M. le président. La parole est à M. Philippe Gosselin.

M. Philippe Gosselin. Elles ne me paraissent pas à ce point inconciliables. La liste de l’article 16 du code de procédure pénale est assez large, même si elle est encadrée par des justifications tenant par exemple à l’éloignement – je pense au capitaine de navire, seul maître à bord après Dieu. Il ne s’agit pas de faire des directeurs de prison les seuls maîtres à bord de certains navires pénitentiaires, c’est évident, mais cela permettrait parfois d’accélérer les procédures. Je rappelle que les officiers de police judiciaire ne sont pas non plus sans contrôle : leur action est encadrée, des recours sont possibles. Dans certains cas, cela permettrait des actions plus rapides.

Le rapporteur a raison, si quelques organisations syndicales ont exprimé des demandes sur ce point, cela ne s’est pas généralisé – et, à vrai dire, j’en suis très surpris. Au cours des échanges que nous avons pu avoir avec tel ou tel directeur, et compte tenu du nombre important d’établissements que nous avons visités depuis un an, nous avons entendu des réclamations à ce sujet : il nous semblait intéressant et important de les relayer. C’est un sujet important, que l’on ne peut pas se contenter de balayer d’un revers de la main.

M. le président. La parole est à M. Éric Ciotti.

M. Éric Ciotti. Monsieur le rapporteur, j’ai quelque difficulté à accepter vos arguments, qui ne me paraissent guère pertinents. Vous dites qu’il n’y a pas eu de demande. Or j’ai à plusieurs reprises rencontré des directeurs d’établissement lors d’auditions à l’Assemblée ou au cours de visites, et, chaque fois, cette requête est revenue. Elle me paraît de bon sens. Mme la garde des sceaux et M. le rapporteur indiquent qu’il doit y avoir une distinction entre l’autorité judiciaire et le chef d’établissement : certes, mais cela existe déjà pour les services de police qui conduisent une enquête sous l’autorité du procureur ou du procureur général, et encore plus pour la qualification d’OPJ d’un maire ou d’un adjoint au maire. Cet amendement relève du bon sens, de la logique : je regrette que vous y soyez défavorables et que vous n’acceptiez pas ce débat.

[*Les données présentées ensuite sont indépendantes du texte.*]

Context: an optimization exercise on an open-source flow, tuned for small area, a short achievable clock period and few clock cycles. The choices shown serve that exercise and are no tape-out recipe. At most, simulation tests tie the RTL to the original design; equivalence was not proved. No driver is modelled on the clock port, so clock power and skew are understated where the tree is cut down; a real chip needs a root buffer or a tree. Power and IR drop assume default switching activity.

// AxisCrcChecker
module AxisCrcChecker(
  input        clock,
  input        reset,
  output       io_AxisSlv_ready,
  input        io_AxisSlv_valid,
  input        io_AxisSlv_bits_Tlast,
  input  [7:0] io_AxisSlv_bits_Tdata,
  input        io_AxisMst_ready,
  output       io_AxisMst_valid,
  output       io_AxisMst_bits_Tlast,
  output [7:0] io_AxisMst_bits_Tdata
);
  localparam N  = 1024;           
  localparam LW = 5;              
  localparam LR = 5;              
  localparam KW = N >> LW;        
  localparam KR = N >> LR;        
  localparam [LR-1:0] RC = {LR{1'b1}};  
  localparam QD = 10;             
  localparam QL = 4;
  reg        in_rdy;              
  reg        rdy_i;               
  wire       acc = io_AxisSlv_valid & rdy_i;
  reg  [7:0] crc;
  wire [7:0] crc_n;
  calc_crc u_calc_crc (.CRC_I(crc), .DATA_I(io_AxisSlv_bits_Tdata), .CRC_O(crc_n));
  wire       in_g = (crc_n == 8'h00);
  always @(posedge clock) begin
    if (reset) crc <= 8'hff;
    else if (acc) crc <= io_AxisSlv_bits_Tlast ? 8'hff : crc_n;
  end
  reg [9:0] bq0, bq1;             
  reg       b_wp, b_rp;
  reg [1:0] b_cnt;
  ...
==> module AxisCrcChecker, before the edit <==
module AxisCrcChecker(
  input        clock,
  input        reset,
  output       io_AxisSlv_ready,
  input        io_AxisSlv_valid,
  input        io_AxisSlv_bits_Tlast,
  input  [7:0] io_AxisSlv_bits_Tdata,
  input        io_AxisMst_ready,
  output       io_AxisMst_valid,
  output       io_AxisMst_bits_Tlast,
  output [7:0] io_AxisMst_bits_Tdata
);
  localparam N  = 1024;           
  localparam LW = 5;              
  localparam LR = 5;              
  localparam KW = N >> LW;        
  localparam KR = N >> LR;        
  localparam [LR-1:0] RC = {LR{1'b1}};  
  localparam QD = 10;             
  localparam QL = 4;
  reg        in_rdy;              
  reg        rdy_i;               
  wire       acc = io_AxisSlv_valid & rdy_i;
  reg  [7:0] crc;
  wire [7:0] crc_n;
  calc_crc u_calc_crc (.CRC_I(crc), .DATA_I(io_AxisSlv_bits_Tdata), .CRC_O(crc_n));
  wire       in_g = (crc_n == 8'h00);
  always @(posedge clock) begin
    if (reset) crc <= 8'hff;
    else if (acc) crc <= io_AxisSlv_bits_Tlast ? 8'hff : crc_n;
  end
  reg [9:0] bq0, bq1;             
  reg       b_wp, b_rp;
  reg [1:0] b_cnt;
  wire      b_ne = (b_cnt != 2'd0);
  wire [9:0] b_head = b_rp ? bq1 : bq0;
  wire [7:0] w_d = b_head[7:0];
  wire       w_l = b_head[8];
  wire       w_g = b_head[9];
  always @(posedge clock) begin
    if (acc & ~b_wp) bq0 <= {in_g, io_AxisSlv_bits_Tlast, io_AxisSlv_bits_Tdata};
    if (acc &  b_wp) bq1 <= {in_g, io_AxisSlv_bits_Tlast, io_AxisSlv_bits_Tdata};
  end
  reg  [9:0]  wp;
  reg  [10:0] w_id;
  reg  [10:0] r_id;
  reg  [9:0]  rp;
  reg         r_al;               
  reg  [9:0]  pk_len;             
  reg         cur_v;              
  reg  [9:0]  rem;                
  reg         lastb;              
  reg [10:0]   qq [0:QD-1];
  reg [QL-1:0] q_wp, q_rp;
  reg [QL:0]   q_cnt;
  wire [10:0]  q_head = qq[q_rp];
  wire         q_ne = (q_cnt != 0);
  wire         q_room = (q_cnt != QD);
  wire full   = (w_id[9:0] == r_id[9:0]) & (w_id[10] != r_id[10]);
  wire w_al   = (wp[LW-1:0] == 0);
  wire wr     = b_ne & w_al & ~full & (~w_l | q_room);
  wire empty  = (w_id == r_id);
  wire hold   = empty & w_al & ~wr;
  wire [9-LW:0] w_tap = wp[9:LW];
  reg        credit;
  reg  [1:0] f_used;              
  wire       rd    = cur_v & r_al & credit;
  wire       next  = ~cur_v | (rd & lastb);
  wire       load  = next & q_ne;
  wire       skip  = load & ~q_head[10];
  wire [9:0] rp_sk = rp - q_head[9:0] - rd;
  reg  [8*N-1:0] ring;
  wire [8*N-1:0] rot = {ring[8*N-9:0], ring[8*N-1:8*N-8]};
  integer k;
  always @(posedge clock) begin
    ring <= rot;
    for (k = 0; k < KW; k = k + 1)
      if (wr && w_tap == k) ring[8*(k<<LW) +: 8] <= w_d;
  end
  wire [8*KR-1:0] taps;
  genvar g;
  generate
    for (g = 0; g < KR; g = g + 1) begin : g_tap
      assign taps[8*g +: 8] = ring[8*((g<<LR)+RC) +: 8];
    end
  endgenerate
  wire [7:0] x_d = taps[8*rp[9:LR] +: 8];
  wire       x_l = lastb;
  wire       x_v = rd;
  reg pop_q;
  wire [1:0] f_next = f_used + rd - pop_q;
  always @(posedge clock) begin
    if (reset) begin
      wp <= 10'd0;
      w_id <= 11'd0;
      r_id <= 11'd0;
      rp <= 10'd1023;
      r_al <= 1'b1;
      pk_len <= 10'd0;
      cur_v <= 1'b0;
      rem <= 10'd0;
      lastb <= 1'b0;
      b_wp <= 1'b0; b_rp <= 1'b0; b_cnt <= 2'd0;
      q_wp <= 0; q_rp <= 0; q_cnt <= 0;
      in_rdy <= 1'b1;
      rdy_i <= 1'b1;
      f_used <= 2'd0;
      credit <= 1'b0;
    end else begin
      if (acc) b_wp <= ~b_wp;
      if (wr)  b_rp <= ~b_rp;
      b_cnt <= b_cnt + acc - wr;
      in_rdy <= ({1'b0, b_cnt} + in_rdy - wr) <= 3'd1;
      rdy_i <= ({1'b0, b_cnt} + rdy_i - wr) <= 3'd1;
      if (wr) begin
        w_id <= w_id + 11'd1;
        pk_len <= w_l ? 10'd0 : pk_len + 10'd1;
      end else if (~hold) wp <= wp + 10'd1;
      if (wr & w_l) begin
        qq[q_wp] <= {w_g, pk_len};
        q_wp <= (q_wp == QD - 1) ? 0 : q_wp + 1'b1;
      end
      q_cnt <= q_cnt + (wr & w_l) - load;
      if (load) q_rp <= (q_rp == QD - 1) ? 0 : q_rp + 1'b1;
      if (next) cur_v <= load & q_head[10];
      if (load) begin
        rem <= q_head[9:0];
        lastb <= (q_head[9:0] == 10'd0);
      end else if (rd) begin
        rem <= rem - 10'd1;
        lastb <= (rem == 10'd1);
      end
      if (skip) r_id <= r_id + {1'b0, q_head[9:0]} + 11'd1 + rd;
      else if (rd) r_id <= r_id + 11'd1;
      if (skip) begin
        rp <= rp_sk;
        r_al <= (rp_sk[LR-1:0] == RC);
      end else if (~rd & ~hold) begin
        rp <= rp + 10'd1;
        r_al <= (rp[LR-1:0] == RC - 1'b1);
      end
      f_used <= f_next;
      credit <= (f_next != 2'd3);
    end
  end
  reg [8:0] oq0, oq1, oq2;
  reg [1:0] oq_wp, oq_rp, oq_cnt;
  reg       o_v;
  reg [7:0] o_d;
  reg       o_l;
  wire      o_pop  = io_AxisMst_ready & (oq_cnt != 2'd0);
  wire [1:0] oq_rp1 = (oq_rp == 2'd2) ? 2'd0 : oq_rp + 2'd1;
  wire [1:0] oq_rpn = o_pop ? oq_rp1 : oq_rp;
  wire [1:0] oq_cntn = oq_cnt + x_v - o_pop;
  wire      byp    = (oq_cnt == {1'b0, o_pop});
  wire [8:0] oq_nh  = byp ? {x_l, x_d} : (oq_rpn == 2'd0) ? oq0 : (oq_rpn == 2'd1) ? oq1 : oq2;
  always @(posedge clock) begin
    if (x_v && oq_wp == 2'd0) oq0 <= {x_l, x_d};
    if (x_v && oq_wp == 2'd1) oq1 <= {x_l, x_d};
    if (x_v && oq_wp == 2'd2) oq2 <= {x_l, x_d};
    {o_l, o_d} <= oq_nh;
    if (reset) begin
      o_v <= 1'b0;
      oq_wp <= 2'd0; oq_rp <= 2'd0; oq_cnt <= 2'd0;
      pop_q <= 1'b0;
    end else begin
      pop_q <= o_pop;
      o_v <= (oq_cntn != 2'd0);
      if (x_v) oq_wp <= (oq_wp == 2'd2) ? 2'd0 : oq_wp + 2'd1;
      oq_rp <= oq_rpn;
      oq_cnt <= oq_cntn;
    end
  end
  assign io_AxisSlv_ready      = in_rdy;
  assign io_AxisMst_valid      = o_v;
  assign io_AxisMst_bits_Tdata = o_d;
  assign io_AxisMst_bits_Tlast = o_l;
endmodule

De façon plus générale, permettez-moi de regretter aussi cette forme de rejet systématique que vous opposez à tous les amendements qui ne viennent pas du groupe majoritaire.

Mme Laetitia Avia, rapporteure. Ce n’est pas vrai !

M. Éric Ciotti. Depuis le début de la législature, j’ai défendu 1 346 amendements : aucun n’a été adopté. Ce ne fut pas le cas sous la précédente législature ; pourtant, mon opposition au pouvoir socialiste était tout aussi forte. Bernard Cazeneuve et Jean-Jacques Urvoas étaient, comme vous, madame la garde des sceaux, des ministres de grande qualité, mais ils étaient peut-être moins tenus par un pouvoir venant d’en haut, pyramidal : nous avions ainsi la capacité de modifier des textes.

Mme Véronique Louwagie. C’est vrai !

M. Éric Ciotti. Nous l’avons fait sur l’état d’urgence : des amendements de l’opposition ont été adoptés. Nous travaillons au service de l’intérêt général, de la sécurité, de la Nation ; nous exprimons des demandes. Pourquoi cette fin de non-recevoir systématique quand les propositions viennent de l’opposition ? Il faudra un jour, comme l’a fait hier soir le Président de la République, que vous vous excusiez, que vous reveniez sur vos oppositions. L’actualité récente devrait vous conduire à un peu plus d’ouverture, à un peu plus de pratique, à un peu plus de volonté de discuter, de débattre avec les oppositions. Hier soir, le Président de la République a accepté des mesures que vous aviez systématiquement refusées dans cet hémicycle, avec des arguments tout aussi légers et violents. Je vous invite, mes chers collègues de la majorité, si vous voulez changer de cap et si vous voulez que les Français vous regardent différemment, à mettre vos actes en conformité avec vos paroles. (Applaudissements sur les bancs du groupe LR.)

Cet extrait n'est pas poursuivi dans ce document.